Effect of FMS-Like Tyrosine Kinase-3 Mutations on Prognosis in Acute Myeloid Leukemia: A Single Institution Experience between 2000 and 2007.

Mutations of the FMS-like tyrosine kinase-3 gene (FLT3), including internal tandem duplication (ITD) of the juxtamembrane domain or activating point mutations of the second tyrosine kinase domain involving codon 835 or 836 are among the most common molecular abnormalities in acute myeloid leukemia (AML). A clear negative impact of FLT3 mutation on survival has been demonstrated in AML patients younger than 60 years; however, this negative effect on prognosis or survival has not been confirmed in older patients. We evaluated 661 patients with AML treated at MD Anderson Cancer center between 2000 and 2007 for FLT3 mutations including 281 patients ≤ 60 years and 380 patients > 60 years. Median age for the entire group was 65 years (range, 17 to 86). A FLT3 mutation was present in 124 patients (18.7%). Patients with FLT3 mutations had a significantly higher WBC (median, 16.5 vs. 4.2, p<0.001) and a higher percentage of bone marrow blasts (median, 62% V/S 40%, p<0.001) at initial presentation. These differences were equally seen in both sexes.

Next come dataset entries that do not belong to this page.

[src/design/v210_video_unpacker_defines.svh]
// Assertion macros for the v210 unpacker.
// Included by files that carry concurrent assertions; no other dependencies.
`ifndef V210_VIDEO_UNPACKER_DEFINES_SVH
`define V210_VIDEO_UNPACKER_DEFINES_SVH
`ifndef ASSERT_OFF
`define V210U_ASSERT_IMP(label, clk, rst, ante, cons) \
   label: assert property (@(posedge clk) disable iff (rst) (ante) |-> (cons)) \
      else $error("v210 unpacker: implication check failed");
`define V210U_ASSERT_NXT(label, clk, rst, ante, cons) \
   label: assert property (@(posedge clk) disable iff (rst) (ante) |=> (cons)) \
      else $error("v210 unpacker: next-cycle check failed");
`else
`define V210U_ASSERT_IMP(label, clk, rst, ante, cons)
`define V210U_ASSERT_NXT(label, clk, rst, ante, cons)
`endif
`endif

[src/design/v210u_pkg.sv]
// Shared types, constants and helper functions of the v210 unpacker.
// No dependencies; used by the stream interfaces and the top level.
package v210u_pkg;

   localparam int MAX_WIDTH     = 4096;
   localparam int MAX_ROW_WORDS = 4096;
   localparam int HEIGHT_LIMIT  = 4096;
   localparam int DIM_W         = 13;
   localparam int CSR_ADDR_W    = 4;

   localparam logic [9:0] SAMPLE_MASK = 10'h3FF;
   localparam logic [9:0] PAD_LUMA    = 10'd64;
   localparam logic [9:0] PAD_CHROMA  = 10'd512;

   typedef logic [31:0]      word_type;
   typedef logic [29:0]      held_type;
   typedef logic [9:0]       sample_type;
   typedef logic [DIM_W-1:0] dim_type;

   typedef enum logic [1:0] {
      CSR_FRAME_WIDTH  = 2'd0,
      CSR_FRAME_HEIGHT = 2'd1,
      CSR_ROW_WORDS    = 2'd2,
      CSR_UNUSED       = 2'd3
   } csr_index_type;

   // Clamp to the upper limit.
   function automatic dim_type clamp_max(input dim_type v);
      clamp_max = (v > dim_type'(MAX_WIDTH)) ? dim_type'(MAX_WIDTH) : v;
   endfunction

   // Zero means one, and values are capped at the given limit.
   function automatic dim_type clamp_one(input dim_type v, input dim_type limit);
      if (v == '0) begin
         clamp_one = dim_type'(1);
      end else if (v > limit) begin
         clamp_one = limit;
      end else begin
         clamp_one = v;
      end
   endfunction

   // Division by six through a reciprocal; exact for values up to 4096.
   function automatic logic [9:0] div_by_six(input dim_type v);
      logic [26:0] prod;
      prod = {14'd0, v} * 27'd10923;
      div_by_six = prod[25:16];
   endfunction

endpackage
===== src/rtl/csd_pkg.sv =====
package csd_pkg;

	// default sizes of the directory
	localparam int CSD_MAX_USERS  = 32;
	localparam int CSD_MAX_CHUNKS = 64;

	// field widths fixed by the interface
	localparam int OP_W     = 2;
	localparam int UID_W    = 6;
	localparam int CID_W    = 7;
	localparam int MASK_W   = 64;
	localparam int STATUS_W = 2;

	// chunk count register after reset
	localparam logic [CID_W-1:0] NUM_CHUNKS_RST = 7'd64;

	// operation codes
	localparam logic [OP_W-1:0] OP_JOIN    = 2'd0;
	localparam logic [OP_W-1:0] OP_LEAVE   = 2'd1;
	localparam logic [OP_W-1:0] OP_REQUEST = 2'd2;

	// result status codes
	localparam logic [STATUS_W-1:0] ST_JOIN_OK = 2'd0;
	localparam logic [STATUS_W-1:0] ST_FULL    = 2'd1;
	localparam logic [STATUS_W-1:0] ST_OWNER   = 2'd2;
	localparam logic [STATUS_W-1:0] ST_EMPTY   = 2'd3;

endpackage


===== src/rtl/csd_ram.sv =====
module csd_ram
	import csd_pkg::*;
#(
	parameter int WIDTH = CSD_MAX_CHUNKS,
	parameter int DEPTH = CSD_MAX_USERS,
	parameter int AW    = (DEPTH > 1) ? $clog2(DEPTH) : 1
) (
	input  logic             clk,
	input  logic             we,
	input  logic [AW-1:0]    waddr,
	input  logic [WIDTH-1:0] wdata,
	input  logic             re,
	input  logic [AW-1:0]    raddr,
	output logic [WIDTH-1:0] rdata
);

	logic [WIDTH-1:0] mem_q [DEPTH];
	logic [WIDTH-1:0] rdata_q;

	always_ff @(posedge clk) begin
		if (we) begin
			mem_q[waddr] <= wdata;
		end
	end

	// registered read port
	always_ff @(posedge clk) begin
		if (re) begin
			rdata_q <= mem_q[raddr];
		end
	end

	assign rdata = rdata_q;

endmodule


===== src/rtl/chunk_sharer_directory_top.sv =====
// Chunk ownership directory. A word is taken when start is high and busy is low; results come
// out on status/result_user/is_last, each shown for exactly one cycle under result_valid, and
// the receiver cannot stall them. Leave, op 3 and a request with a bad user or chunk are done
// in the accept cycle (the bad request answers with a single no-owner word). Join walks the
// user table one id per cycle until a free id is found, or answers full after the last id.
// A valid request scans every user's ownership row through the single read port of the row
// RAM, one row per cycle; owners stream out as the scan goes, ascending, at most one per
// cycle. Each result is registered and shows up in the cycle after the cycle that made it.
// The user must write the chunk count register (cfg_valid/cfg_data) only while the block is
// idle; the block does not enforce this. The RAM needs no clearing.
module chunk_sharer_directory_top
	import csd_pkg::*;
#(
	parameter int MAX_USERS  = CSD_MAX_USERS,
	parameter int MAX_CHUNKS = CSD_MAX_CHUNKS
) (
	input  logic                clk,
	input  logic                arst_n,
	// command channel
	input  logic                start,
	output logic                busy,
	input  logic [OP_W-1:0]     op,
	input  logic [UID_W-1:0]    user_id,
	input  logic [CID_W-1:0]    chunk_id,
	input  logic [MASK_W-1:0]   owned_mask,
	// result channel
	output logic                result_valid,
	output logic [STATUS_W-1:0] status,
	output logic [UID_W-1:0]    result_user,
	output logic                is_last,
	// chunk count register
	input  logic                cfg_valid,
	output logic                cfg_ready,
	input  logic [CID_W-1:0]    cfg_data
);

	localparam int UIDX_W = $clog2(MAX_USERS);
	localparam int CIDX_W = (MAX_CHUNKS > 1) ? $clog2(MAX_CHUNKS) : 1;
	localparam logic [UIDX_W-1:0] LAST_IDX = UIDX_W'(MAX_USERS - 1);

	typedef enum logic [4:0] {
		S_IDLE  = 5'b00001,
		S_JOIN  = 5'b00010,
		S_SCAN  = 5'b00100,
		S_DRAIN = 5'b01000,
		S_DONE  = 5'b10000
	} state_t;

	state_t                state_q, state_d;
	logic [MAX_USERS-1:0]  user_active_q;
	logic [CID_W-1:0]      num_chunks_q;
	logic [UIDX_W-1:0]     idx_q, idx_d;
	logic [UIDX_W-1:0]     idx_s1;
	logic                  scan_vld_s1;
	logic                  pend_vld_q, pend_vld_d;
	logic [UIDX_W-1:0]     pend_q, pend_d;
	logic [UIDX_W-1:0]     slot_q;
	logic [CIDX_W-1:0]     bit_idx_q;
	logic [MAX_CHUNKS-1:0] join_row_q;
	logic [MAX_CHUNKS-1:0] row_q;

	logic                  res_vld_q;
	logic [STATUS_W-1:0]   res_status_q;
	logic [UID_W-1:0]      res_user_q;
	logic                  res_last_q;

	logic                  accept;
	logic [CID_W-1:0]      nc_eff;
	logic [MAX_CHUNKS-1:0] chunk_mask;
	logic [UIDX_W-1:0]     slot_in;
	logic                  uid_ok;
	logic                  cid_ok;
	logic                  hit;

	logic                  emit;
	logic [STATUS_W-1:0]   e_status;
	logic [UID_W-1:0]      e_user;
	logic                  e_last;
	logic                  act_set, act_clr;
	logic [UIDX_W-1:0]     act_idx;
	logic                  ram_we, ram_re;
	logic [UIDX_W-1:0]     ram_waddr;
	logic [MAX_CHUNKS-1:0] ram_wdata;
	logic [MAX_CHUNKS-1:0] ram_rdata;

	assign accept    = start && (state_q == S_IDLE);
	assign busy      = (state_q != S_IDLE);
	assign cfg_ready = 1'b1;

	// chunks in use: min(num_chunks, MAX_CHUNKS)
	assign nc_eff = (num_chunks_q > CID_W'(MAX_CHUNKS)) ? CID_W'(MAX_CHUNKS) : num_chunks_q;

	always_comb begin
		for (int k = 0; k < MAX_CHUNKS; k++) begin
			chunk_mask[k] = (CID_W'(k) < nc_eff);
		end
	end

	// command checks at accept
	assign slot_in = UIDX_W'(user_id - UID_W'(1));
	assign uid_ok  = (user_id != '0) && ({1'b0, user_id} <= 7'(MAX_USERS))
		&& user_active_q[slot_in];
	assign cid_ok  = (chunk_id != '0) && (chunk_id <= nc_eff);

	// scan stage 1: row data back from RAM
	assign hit = scan_vld_s1 && user_active_q[idx_s1] && ram_rdata[bit_idx_q];

	// sequencer
	always_comb begin
		state_d    = state_q;
		idx_d      = idx_q;
		pend_vld_d = pend_vld_q;
		pend_d     = pend_q;
		emit       = 1'b0;
		e_status   = ST_EMPTY;
		e_user     = '0;
		e_last     = 1'b1;
		act_set    = 1'b0;
		act_clr    = 1'b0;
		act_idx    = idx_q;
		ram_we     = 1'b0;
		ram_re     = 1'b0;
		ram_waddr  = idx_q;
		ram_wdata  = join_row_q;

		unique case (state_q)
			S_IDLE: begin
				if (accept) begin
					case (op)
						OP_JOIN: begin
							state_d = S_JOIN;
							idx_d   = '0;
						end
						OP_LEAVE: begin
							if (uid_ok) begin
								act_clr = 1'b1;
								act_idx = slot_in;
							end
						end
						OP_REQUEST: begin
							if (uid_ok && cid_ok) begin
								state_d    = S_SCAN;
								idx_d      = '0;
								pend_vld_d = 1'b0;
							end else begin
								emit = 1'b1;
							end
						end
						default: ;
					endcase
				end
			end
			S_JOIN: begin
				if (!user_active_q[idx_q]) begin
					act_set  = 1'b1;
					ram_we   = 1'b1;
					emit     = 1'b1;
					e_status = ST_JOIN_OK;
					e_user   = UID_W'(7'(idx_q) + 7'd1);
					state_d  = S_IDLE;
				end else if (idx_q == LAST_IDX) begin
					emit     = 1'b1;
					e_status = ST_FULL;
					state_d  = S_IDLE;
				end else begin
					idx_d = idx_q + UIDX_W'(1);
				end
			end
			S_SCAN: begin
				ram_re = 1'b1;
				if (idx_q == LAST_IDX) begin
					state_d = S_DRAIN;
				end else begin
					idx_d = idx_q + UIDX_W'(1);
				end
			end
			S_DRAIN: begin
				state_d = S_DONE;
			end
			S_DONE: begin
				emit = 1'b1;
				if (pend_vld_q) begin
					e_status  = ST_OWNER;
					e_user    = UID_W'(7'(pend_q) + 7'd1);
					ram_we    = 1'b1;
					ram_waddr = slot_q;
					ram_wdata = row_q | (MAX_CHUNKS'(1) << bit_idx_q);
				end
				state_d = S_IDLE;
			end
			default: begin
				state_d = S_IDLE;
			end
		endcase

		// owner found: send the one held back, hold this one (last mark unknown yet)
		if (hit) begin
			if (pend_vld_q) begin
				emit     = 1'b1;
				e_status = ST_OWNER;
				e_user   = UID_W'(7'(pend_q) + 7'd1);
				e_last   = 1'b0;
			end
			pend_vld_d = 1'b1;
			pend_d     = idx_s1;
		end
	end

	// control registers
	always_ff @(posedge clk or negedge arst_n) begin
		if (!arst_n) begin
			state_q       <= S_IDLE;
			user_active_q <= '0;
			num_chunks_q  <= NUM_CHUNKS_RST;
			idx_q         <= '0;
			scan_vld_s1   <= 1'b0;
			pend_vld_q    <= 1'b0;
			res_vld_q     <= 1'b0;
		end else begin
			state_q     <= state_d;
			idx_q       <= idx_d;
			scan_vld_s1 <= ram_re;
			pend_vld_q  <= pend_vld_d;
			res_vld_q   <= emit;
			if (act_set) begin
				user_active_q[act_idx] <= 1'b1;
			end
			if (act_clr) begin
				user_active_q[act_idx] <= 1'b0;
			end
			if (cfg_valid && cfg_ready) begin
				num_chunks_q <= cfg_data;
			end
		end
	end

	// payload registers
	always_ff @(posedge clk) begin
		idx_s1 <= idx_q;
		pend_q <= pend_d;
		if (accept) begin
			slot_q     <= slot_in;
			bit_idx_q  <= CIDX_W'(chunk_id - CID_W'(1));
			join_row_q <= owned_mask[MAX_CHUNKS-1:0] & chunk_mask;
		end
		// keep the requester's own row for the final update
		if (scan_vld_s1 && (idx_s1 == slot_q)) begin
			row_q <= ram_rdata;
		end
		if (emit) begin
			res_status_q <= e_status;
			res_user_q   <= e_user;
			res_last_q   <= e_last;
		end
	end

	assign result_valid = res_vld_q;
	assign status       = res_status_q;
	assign result_user  = res_user_q;
	assign is_last      = res_last_q;

	// ownership rows, one per user slot
	csd_ram #(
		.WIDTH (MAX_CHUNKS),
		.DEPTH (MAX_USERS),
		.AW    (UIDX_W)
	) u_rows (
		.clk   (clk),
		.we    (ram_we),
		.waddr (ram_waddr),
		.wdata (ram_wdata),
		.re    (ram_re),
		.raddr (idx_q),
		.rdata (ram_rdata)
	);

endmodule


===== config.mk =====
export PLATFORM = sky130hd
export DESIGN_NAME = chunk_sharer_directory_top
export DESIGN_NICKNAME = d
export VERILOG_FILES = /design/src/rtl/csd_pkg.sv /design/src/rtl/csd_ram.sv /design/src/rtl/chunk_sharer_directory_top.sv
export SDC_FILE = /design/constraint.sdc
export NUM_CORES = 2
export LEC_CHECK = 0
export BUFFER_PORTS_ARGS = -buffer_cell sky130_fd_sc_hd__buf_2
export CAP_MARGIN = 5
export CORE_UTILIZATION = 50
export CTS_CLUSTER_SIZE = 20
export DETAILED_ROUTE_END_ITERATION = 8
export MAX_ROUTING_LAYER = met4
export PLACE_DENSITY = 0.74
export SYNTH_ARGS = -nofsm -noshare
export SYNTH_HDL_FRONTEND = slang
export SYNTH_SLANG_ARGS = --single-unit

===== constraint.sdc =====
create_clock -name clk -period 8.1 [get_ports clk]
set_input_delay 0.81 -clock clk [delete_from_list [all_inputs] [get_ports clk]]
set_output_delay 0.81 -clock clk [all_outputs]
set_load 0.02 [all_outputs]

# ---- Word-level counts from Yosys, hierarchy flattened
# Memories as Yosys holds them, arrays and structs flattened. A register that Yosys moved wholly into a read port is not among the register bits.
# Cells that the tools add are included.
dict set report classes {
  add_sub_neg 5
  multipliers 0
  div_mod_pow 0
  n_lt_le_gt_ge 73
  n_eq_ne 16
  shift 1
  n_mux 70
  bitwise_logic 5
  n_reduce_logical 20
}
# cell n
set op_table {}
lappend op_table {{less-than comparator 6 x 7 -> 1 bit (first input constant)} 32}
lappend op_table {{2-to-1 mux 64 bit} 2}
lappend op_table {{less-than comparator 5 x 7 -> 1 bit (first input constant)} 16}
lappend op_table {{2-to-1 mux 5 bit} 15}
lappend op_table {{bitwise AND 64 bit} 1}
lappend op_table {{2-to-1 mux 32 bit} 2}
lappend op_table {{OR 64 bit} 1}
lappend op_table {{left shift 1 x 6 -> 64 bit (first input constant)} 1}
lappend op_table {{less-than comparator 4 x 7 -> 1 bit (first input constant)} 8}
lappend op_table {{bitwise AND 32 bit} 1}
lappend op_table {{inverter 32 bit} 1}
lappend op_table {{OR 32 bit} 1}
lappend op_table {{2-to-1 mux 1 bit} 29}
lappend op_table {{less-than comparator 3 x 7 -> 1 bit (first input constant)} 4}
lappend op_table {{less-than comparator 5 x 6 -> 1 bit (second input constant)} 4}
lappend op_table {{2-to-1 mux 6 bit} 4}
lappend op_table {{one-hot mux 5 bit (2 select lines)} 2}
lappend op_table {{one-hot mux 5 bit (4 select lines)} 1}
lappend op_table {{binary-select mux 1 bit (select 5 bit)} 3}
lappend op_table {{one-hot mux 5 bit (3 select lines)} 1}
lappend op_table {{less-than comparator 1 x 7 -> 1 bit (first input constant)} 2}
lappend op_table {{less-than comparator 2 x 7 -> 1 bit (first input constant)} 2}
lappend op_table {{adder 5 x 1 -> 6 bit (second input constant)} 2}
lappend op_table {{one-hot mux 6 bit (2 select lines)} 1}
lappend op_table {{35 further kinds} 54}
dict set report totals {
  regBits 210
  latch_bits 0
  ramBits 2048
  mem_bits_ro 0
  output_inout_bits 12
  memories 1
}
# name depth width read_ports rd_ports_with_merged_regs wr line_no
set mem_list {}
lappend mem_list {u_rows.mem_q 32 64 1 1 1 csd_ram.sv:17} ;# logic [WIDTH-1:0] mem_q [DEPTH];

# ---- Logic depth before layout (Yosys ltp)
dict set report logic_depth {
  ltp_word 16
  ltp_mapped 13
}

# ---- Cells and area by module
# A second synthesis with hierarchy kept.
dict set report hier_totals {
  cells_unflattened 4138
  area_unflattened_um2 91171.2
}
# mod instances cells_each area_per_inst_um2
set modules_own_cells {}
lappend modules_own_cells {csd_ram 1 3096 79605.1}
lappend modules_own_cells {chunk_sharer_directory_top 1 1042 11566.1}

# ---- Least setup slack after synthesis
# OpenSTA, ideal clock, no wires.
dict set report synth_path {
  path_type {flip-flop to flip-flop}
  startpoint {register idx_q[0]}
  endpoint {memory u_rows.mem_q[13][0] (netlist name) (enable)}
  setup_ns 0.487
  arrival_ns 5.105
  setup_slack_ns 2.508
  stages_incl_launch_ff 10
  cell_sequence {dfrtp_1 > buf_4 > buf_4 > buf_4 > buf_4 > buf_2 > buf_4 > nor4b_2 > nor2_1 > nor2_1}
}
dict set report synth_between {
  elab_chain_cells 6
  elab_cells_between_ends 8
}
# element line_no
set synth_rtl {}
lappend synth_rtl {{start: declaration} chunk_sharer_directory_top.sv:52} ;# logic [UIDX_W-1:0] idx_q, idx_d;
lappend synth_rtl {{start signal: assignment} chunk_sharer_directory_top.sv:221} ;# idx_q <= idx_d;
lappend synth_rtl {{binary-select mux 1 bit (select 5 bit)} chunk_sharer_directory_top.sv:154} ;# if (!user_active_q[idx_q]) begin
lappend synth_rtl {{2-to-1 mux 1 bit (implied by the code)} chunk_sharer_directory_top.sv:154}
lappend synth_rtl {{2-to-1 mux 1 bit} chunk_sharer_directory_top.sv:154}
lappend synth_rtl {{one-hot mux 1 bit (2 select lines)} chunk_sharer_directory_top.sv:126} ;# unique case (state_q)
lappend synth_rtl {{2-to-1 mux 1 bit} csd_ram.sv:21} ;# if (we) begin
lappend synth_rtl {{2-to-1 mux 1 bit (implied by the code)} csd_ram.sv:22} ;# mem_q[waddr] <= wdata;
lappend synth_rtl {{end: declaration} csd_ram.sv:17}
# Several ways; a longest one is shown, not always the timed one. The select of a mux whose other input is x is not followed.

# ---- Worst setup path in the final report
dict set report layout_path {
  startpoint {register idx_q[0]}
  endpoint {memory u_rows.mem_q[27][6] (netlist name) (enable)}
}
# The elaborated chain is that of the path after synthesis.

==> reports/summary.txt <==
Status = complete, no violations
R2R Setup Slk = 2.62 ns
Post-synth top area cell = edfxtp_1
Setup-failing EPs final = 0
Initial DRT Pass Iterations = 6
Top cell family by delay on the critical path = simple AND/OR/NAND/NOR gates
Maximum root-to-sink buffer count = 3
Ys Warns = 0
Starting density of the core = 0.505
Cell area after synthesis = 91500 um2
Setup ws final = 2.62 ns
Vias in the first global route = 49100
Clock Skew = 0.0494 ns
Final net count = 5176
Die area = 185000 um2
Fillers = 13200
H-tree depth = 4
Floorplan row count = 156
Worst Setup End Kind = flop
CP bufs+invs = 1
Flops & latches, synth = 2322
Port Buffers = 100
Drt first-iter violations = 7332
Critical path peak fanout = 54
Total Routing Usage GR = 0.267
Post-DP HPWL = 138000 um
Number of synthesized flops with an enable pin = 2265
Num Clock Sinks = 2322
Post-CTS Hold Buffers = 0
Worst path slowest cell = dfrtp_4
CP cell instances = mux2i_1, a22oi_1, a21boi_0, nor4_2, nor2_1, and3_1, a41oi_2, nor2_4, buf_4
Placed Area = 95600 um2
PD cells = 270 nW/um2
Cell depth of the worst flop-to-flop path = 9
Hold Crit Class = in2async
Worst r2r dst = u_rows.mem_q[27][6]
Final hold viol count = 0
CTS tree = built
Num CTS Buffers = 214
Cell area after layout = 102000 um2
Worst Path Arrival = 5.92 ns
Worst VDD drop = 0.000224 V
FMAX = 0.183 GHz
Final hold slack = 0.137 ns
Worst slew margin = 0.0595
Cell count after placement = 7226
Clk pin slew, worst setup/hold paths = 0.06 ns
Total I/O pin count = 102
Gr ovfl total = 0
Post-synth top cells = 2265 x edfxtp_1, 493 x mux2i_1, 323 x mux4_2
Top cells by area, synth = edfxtp_1 74%, mux4_2 7.9%, mux2i_1 5.4%, o221ai_1 2.7%, dfrtp_1 1.4%
Wire per inst = 31.6 um
Unrepaired setup endpoints after global routing = false
DR vias/cell = 6.54
GPL Wtd Cong = 0.919
Synthesized area per cell = 18.7 um2
Die Wd = 430 um
Final period util = 0.676
Synthesized net count = 4994
Max stage delay on crit path = 1.03 ns
Residual DRC = 0
Latest clock arrival within the worst-skew pair = 0.86 ns
CP Launch Type = flop
Total Neg Setup Slack = 0 ns
Share of flip-flops with an asynchronous set or reset = 0.0224
Worst Tran Pin Value = 1.41 ns
Final Non-Filler Cells = 7632
Die Ht = 430 um
Synthesized instance count = 4891
Post-synthesis sequential area ratio = 0.758
Max-cap violations = 0
WS Path Type = reg2reg
Area share of the largest cell type after synthesis = 0.743
CTS resizes = 0
Most frequent cell after synthesis = edfxtp_1
Crit Reg-Reg Startpoint = idx_q[0]
Largest net degree at the start of global routing = 120
Post-Place Worst Slack = 2.69 ns
Top_reg_cell synth = edfxtp_1
Antenna violations before repair = 13
Post-CTS Setup Inserts = 0
Synth-to-layout area growth = 11.7%
Crit path required time = 8.54 ns
Leakage = 31.1 nW
Global-route wire length before repair = 344000 um
Total number of vias = 49900
Fin crit period = 5.48 ns
Clock Tree Root = clkbuf_16
Final ANT Viol Nets = 0
Pins over their slew limit = 0
Final WL = 241000 um
Yosys cell types = 72
Layout cells sized above 1 = 0.187
Core area = 181000 um2
[worst max path at each step]
| stage | startpoint | to | slack, ns | cells after the start |
|---|---|---|---|---|
| after floorplan | idx_q[0] | u_rows.mem_q[13][0] | 2.51 | 9 |
| after global placement | idx_q[0] | u_rows.rdata[55] | 2.79 | 6 |
| after detailed placement | idx_q[0] | u_rows.mem_q[27][30] | 2.69 | 9 |
| after CTS | idx_q[0] | u_rows.mem_q[27][4] | 2.67 | 9 |
| after global routing | idx_q[0] | u_rows.mem_q[27][6] | 2.38 | 9 |
| final | idx_q[0] | u_rows.mem_q[27][6] | 2.62 | 9 |
[power breakdown]
part | total [W] | internal (W) | leakage, nW | switching [W]
registers | 0.0141 | 0.0139 | 21.2 | 0.000183
clock network | 0.00957 | 0.00520 | 3.21 | 0.00436
logic | 0.00391 | 0.00151 | 6.72 | 0.00240
[state kept, by name, summed over array words and instances, names as in the netlist]
name / flops
u_rows.mem_q: 2048
join_row_q: 64
row_q: 64
u_rows.rdata: 64
user_active_q: 32
num_chunks_q: 7
bit_idx_q: 6
result_user: 6
idx_q: 5
idx_s1: 5
pend_q: 5
slot_q: 5
state_q: 5
status: 2
is_last: 1
pend_vld_q: 1
result_valid: 1
scan_vld_s1: 1
[metrics by stage]
stage          utilization  total power (W)
2_1_floorplan            -           0.0170
5_1_grt              0.564           0.0283
6_report             0.564           0.0276
4_1_cts              0.564           0.0276
3_5_place_dp         0.527           0.0182
3_3_place_gp         0.527           0.0182
[kinds of logic after synthesis]
| group | count (synthesis) | synth area share |
|---|---|---|
| DFF | 2322 | 0.758 |
| and+or+nand+nor | 583 | 0.0278 |
| buffers and inverters | 309 | 0.0139 |
| muxes | 832 | 0.135 |
| adders and majority gates | 13 | 0.00178 |
| AOI/OAI and AO/OA | 814 | 0.0610 |
| other | 1 | 0.0000410 |
| xor gates and xnor gates | 17 | 0.00171 |
[metal layers]
layer	up-vias	global-route usage	part of all wire
li1	20500	-	-
met1	25600	0.347	0.37
met2	3234	0.408	0.48
met3	572	0.0453	0.10
met4	0	0.137	0.055
met5	-	-	0
[final cells by class]
| type | instances | area [um2] | share of cell area |
|---|---|---|---|
| flip-flops and latches | 2322 | 69400 | 0.679 |
| multi-input cells | 2260 | 21300 | 0.208 |
| clock buffers | 267 | 5620 | 0.0550 |
| well taps | 2370 | 2970 | 0.0290 |
| repair buffers | 252 | 1840 | 0.0180 |
| clock inverters | 123 | 958 | 0.00937 |
| inverters | 23 | 98.8 | 0.000967 |
| diodes | 15 | 37.5 | 0.000367 |
[cell usage in the layout (no fill, tap or decap), types with 11 or more instances in the layout]
cell / n
xor2_1: 11
dfrtp_1: 45
a31oi_1: 15
mux2i_1: 493
nor2_1: 138
clkinv_2: 39
o21ai_1: 31
buf_12: 15
nor2b_1: 26
clkinv_1: 57
diode_2: 15
edfxtp_1: 2265
mux4_2: 323
inv_1: 17
o221ai_1: 287
nor2_4: 32
clkbuf_1: 50
o22ai_1: 60
nand3_1: 14
o21a_1: 14
mux2_2: 16
a21boi_0: 26
and2_1: 15
o21ai_0: 87
nand2b_1: 16
o21ai_2: 28
clkbuf_16: 217
ha_1: 13
buf_2: 100
nor3_1: 22
buf_4: 136
a21oi_1: 195
nand2_1: 275
(Power assumes the default switching activity.)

Patients with FLT3 mutations were younger than those without mutations (median age 58 vs. 64, p=0.005). Patients with FLT3 mutations were less likely to have an antecedent hematological disease compared to those without mutations (p<0.001). FLT3 mutations were less frequent in patients with core binding factor leukemia [t(8;21), inv(16)]. FLT3 mutations were more common in patients with acute promyelocytic leukemia (APL) than other FAB subgroups (p<0.001). Induction death and complete remission rates were not affected by FLT3 status. When favorable prognosis subgroups [APL, t(8;21), inv(16)] were excluded, patients with FLT3 mutations had a significantly shorter overall survival; this difference was seen in patients younger than 60 (p=0.019), as well as in patients over 60 (p=0.015). We have further confirmed a clear negative impact of FLT3 mutations on survival in patients ≤ 60 years and have demonstrated a negative impact on survival even in patients older than 60 years. FLT3 inhibitors should be considered as a component of therapy in older patients with non-favorable AML and FLT3 mutation.